You recently won a MicroMillion event at PokerStars, Event #14, $3,30 NLHE rebuy with 9,444 runners. Can you tell us about it?
Well, I love the MicroMillions tournaments. They make the average poker player have the bank role to play a lot of the events and reap the rewards of a significant prize. There are many players though, so be prepared to sit for many hours.
On this particular evening I had just got my youngest son settled and decided to play Event #14. I started about 8:30 PM and was in bed with my sons iPad. I made a few missteps along the way, but when there was maybe 200 players left, I got a huge triple up to have my stack over 14 million. At that moment, I really felt, I would make the FT. Normally I will not think that far ahead, but I just said “Deb you got this!”
The blinds compared to stack size were increasing fast, so I felt I had to be aggressive and put everyone I was up against to the test for their tournament life. It worked in my favor, but I was also lucky to catch cards that had a piece of the flop. I have studied a lot of shove fold hand ranges and understand that shorthanded the ranges must widen and adjustments need to be made.
Down to to the FT there seem to have been some confusion about making a deal. You were on your tablet and could not find the deal button? What happened?
I was on the iPad and there was no deal button anywhere! I have bought a new iPad air and there is still no deal button that shows. I guess I will have to get someone to show me where it is. We eventually got the administrator to pause the tourney. It was a good time to deal with my chip stack, but I was glad we had the other thousand and the title to play for. I like the incentive. It was also 6 AM in the morning and I had to work that day, so I was feeling a bit rushed to get the tournament over with. After the deal I used my experience and huge chip lead to push the other players into making tough decisions with marginal hands. It worked in my favor and of course the board worked out as well. As Vanessa Selbst said during her PCA win: “I’d rather be lucky than be good”, so you do need to win the flips!

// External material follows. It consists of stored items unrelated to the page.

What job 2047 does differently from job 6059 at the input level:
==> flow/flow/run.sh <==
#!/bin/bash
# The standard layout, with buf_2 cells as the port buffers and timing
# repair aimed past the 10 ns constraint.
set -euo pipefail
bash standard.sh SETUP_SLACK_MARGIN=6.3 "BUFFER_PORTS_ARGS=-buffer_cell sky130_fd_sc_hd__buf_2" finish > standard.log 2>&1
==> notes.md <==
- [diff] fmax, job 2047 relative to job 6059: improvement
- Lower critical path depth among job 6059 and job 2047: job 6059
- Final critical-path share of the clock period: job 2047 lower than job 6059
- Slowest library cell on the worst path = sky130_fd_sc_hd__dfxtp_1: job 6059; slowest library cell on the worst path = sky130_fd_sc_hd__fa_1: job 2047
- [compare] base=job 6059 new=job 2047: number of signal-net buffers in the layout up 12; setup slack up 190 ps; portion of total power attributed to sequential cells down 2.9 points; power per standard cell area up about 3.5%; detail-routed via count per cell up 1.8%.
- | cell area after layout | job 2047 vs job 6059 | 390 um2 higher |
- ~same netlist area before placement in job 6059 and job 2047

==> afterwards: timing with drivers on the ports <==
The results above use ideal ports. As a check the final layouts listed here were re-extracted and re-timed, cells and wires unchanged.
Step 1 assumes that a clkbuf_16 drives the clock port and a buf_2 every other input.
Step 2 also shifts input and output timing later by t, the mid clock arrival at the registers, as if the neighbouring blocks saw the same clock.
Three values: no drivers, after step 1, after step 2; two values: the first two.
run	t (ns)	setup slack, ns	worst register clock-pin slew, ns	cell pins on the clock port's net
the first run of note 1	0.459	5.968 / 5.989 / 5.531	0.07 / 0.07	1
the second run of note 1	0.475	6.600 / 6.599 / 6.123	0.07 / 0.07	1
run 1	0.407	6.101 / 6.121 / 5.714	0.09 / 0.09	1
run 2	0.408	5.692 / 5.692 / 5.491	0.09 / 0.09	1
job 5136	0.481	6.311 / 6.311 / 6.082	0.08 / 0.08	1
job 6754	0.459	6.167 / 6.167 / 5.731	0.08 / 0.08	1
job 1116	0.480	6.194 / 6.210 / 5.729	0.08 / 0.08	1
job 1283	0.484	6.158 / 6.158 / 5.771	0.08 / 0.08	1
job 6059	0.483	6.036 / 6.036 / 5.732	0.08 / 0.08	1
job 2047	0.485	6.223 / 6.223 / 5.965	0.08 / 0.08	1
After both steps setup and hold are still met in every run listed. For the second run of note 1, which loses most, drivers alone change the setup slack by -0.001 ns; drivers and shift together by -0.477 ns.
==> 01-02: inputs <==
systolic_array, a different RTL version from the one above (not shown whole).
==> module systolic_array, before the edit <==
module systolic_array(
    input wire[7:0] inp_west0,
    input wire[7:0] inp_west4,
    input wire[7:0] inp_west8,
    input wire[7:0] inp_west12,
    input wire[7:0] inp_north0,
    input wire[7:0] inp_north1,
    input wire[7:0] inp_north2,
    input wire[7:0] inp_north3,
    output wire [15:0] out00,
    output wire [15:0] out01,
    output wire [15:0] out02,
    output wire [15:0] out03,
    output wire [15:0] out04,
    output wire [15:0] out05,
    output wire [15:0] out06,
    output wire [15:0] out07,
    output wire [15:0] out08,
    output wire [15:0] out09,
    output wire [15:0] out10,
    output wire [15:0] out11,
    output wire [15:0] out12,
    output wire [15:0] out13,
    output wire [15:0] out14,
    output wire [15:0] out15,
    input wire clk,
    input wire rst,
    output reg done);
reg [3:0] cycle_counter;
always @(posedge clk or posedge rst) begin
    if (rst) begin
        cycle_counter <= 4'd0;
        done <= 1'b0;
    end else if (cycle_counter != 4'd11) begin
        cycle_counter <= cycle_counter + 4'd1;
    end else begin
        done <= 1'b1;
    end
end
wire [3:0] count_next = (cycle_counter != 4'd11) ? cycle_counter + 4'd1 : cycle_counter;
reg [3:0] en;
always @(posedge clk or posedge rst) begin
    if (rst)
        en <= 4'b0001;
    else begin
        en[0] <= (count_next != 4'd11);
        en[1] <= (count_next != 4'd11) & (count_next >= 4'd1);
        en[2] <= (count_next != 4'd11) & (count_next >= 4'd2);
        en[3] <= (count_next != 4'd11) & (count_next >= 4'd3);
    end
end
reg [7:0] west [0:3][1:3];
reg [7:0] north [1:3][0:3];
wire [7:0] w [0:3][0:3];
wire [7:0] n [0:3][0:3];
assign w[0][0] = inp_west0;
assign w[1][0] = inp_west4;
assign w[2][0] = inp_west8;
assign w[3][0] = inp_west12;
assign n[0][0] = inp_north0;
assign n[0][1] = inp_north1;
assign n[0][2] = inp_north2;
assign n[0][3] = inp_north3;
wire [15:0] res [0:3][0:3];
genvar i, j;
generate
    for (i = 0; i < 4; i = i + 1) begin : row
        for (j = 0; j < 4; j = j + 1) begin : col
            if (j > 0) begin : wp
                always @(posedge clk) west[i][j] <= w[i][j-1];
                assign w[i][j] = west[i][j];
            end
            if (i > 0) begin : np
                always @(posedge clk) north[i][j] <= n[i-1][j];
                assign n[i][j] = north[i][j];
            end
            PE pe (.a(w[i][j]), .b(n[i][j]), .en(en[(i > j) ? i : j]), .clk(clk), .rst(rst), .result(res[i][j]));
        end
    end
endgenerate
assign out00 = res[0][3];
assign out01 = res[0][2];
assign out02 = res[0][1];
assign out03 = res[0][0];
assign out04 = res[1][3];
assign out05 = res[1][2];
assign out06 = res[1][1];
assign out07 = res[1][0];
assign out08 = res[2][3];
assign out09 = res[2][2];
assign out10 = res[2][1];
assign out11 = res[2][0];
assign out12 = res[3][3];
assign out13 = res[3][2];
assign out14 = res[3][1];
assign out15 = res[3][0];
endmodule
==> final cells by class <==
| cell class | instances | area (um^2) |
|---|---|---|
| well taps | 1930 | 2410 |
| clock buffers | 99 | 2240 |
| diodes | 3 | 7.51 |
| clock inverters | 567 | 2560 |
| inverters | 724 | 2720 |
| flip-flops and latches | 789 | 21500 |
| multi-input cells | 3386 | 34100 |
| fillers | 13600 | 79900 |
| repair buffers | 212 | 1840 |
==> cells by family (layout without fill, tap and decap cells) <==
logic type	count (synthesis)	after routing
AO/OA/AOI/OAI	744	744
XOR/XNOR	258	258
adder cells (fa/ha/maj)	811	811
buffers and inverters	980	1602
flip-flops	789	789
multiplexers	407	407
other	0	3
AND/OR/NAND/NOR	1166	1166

You seemed to dominate the FT completely. Was that your experience too? And entering heads-up play you had a giant lead over grecin011
Yes, that was great to have such a chip lead. I really felt it was just a matter of time before it was over. He had a tough hill to climb, so I just found a spot and went for it. Again the board fell in my favor, but I was always in ahead and it worked out.
What are your poker plans for the rest of the year?
My plans are to build my bank role and continue to learn and develop my game. I need to work on my post flop game especially at bigger buy-in levels, which I am giving a try at the moment – and with success. I would also like to satellite into an EPT event and play more live poker. All in all my plans are to continue to evolve my game and become a better overall player. I am also interested in representing PokerStars Women online someday soon!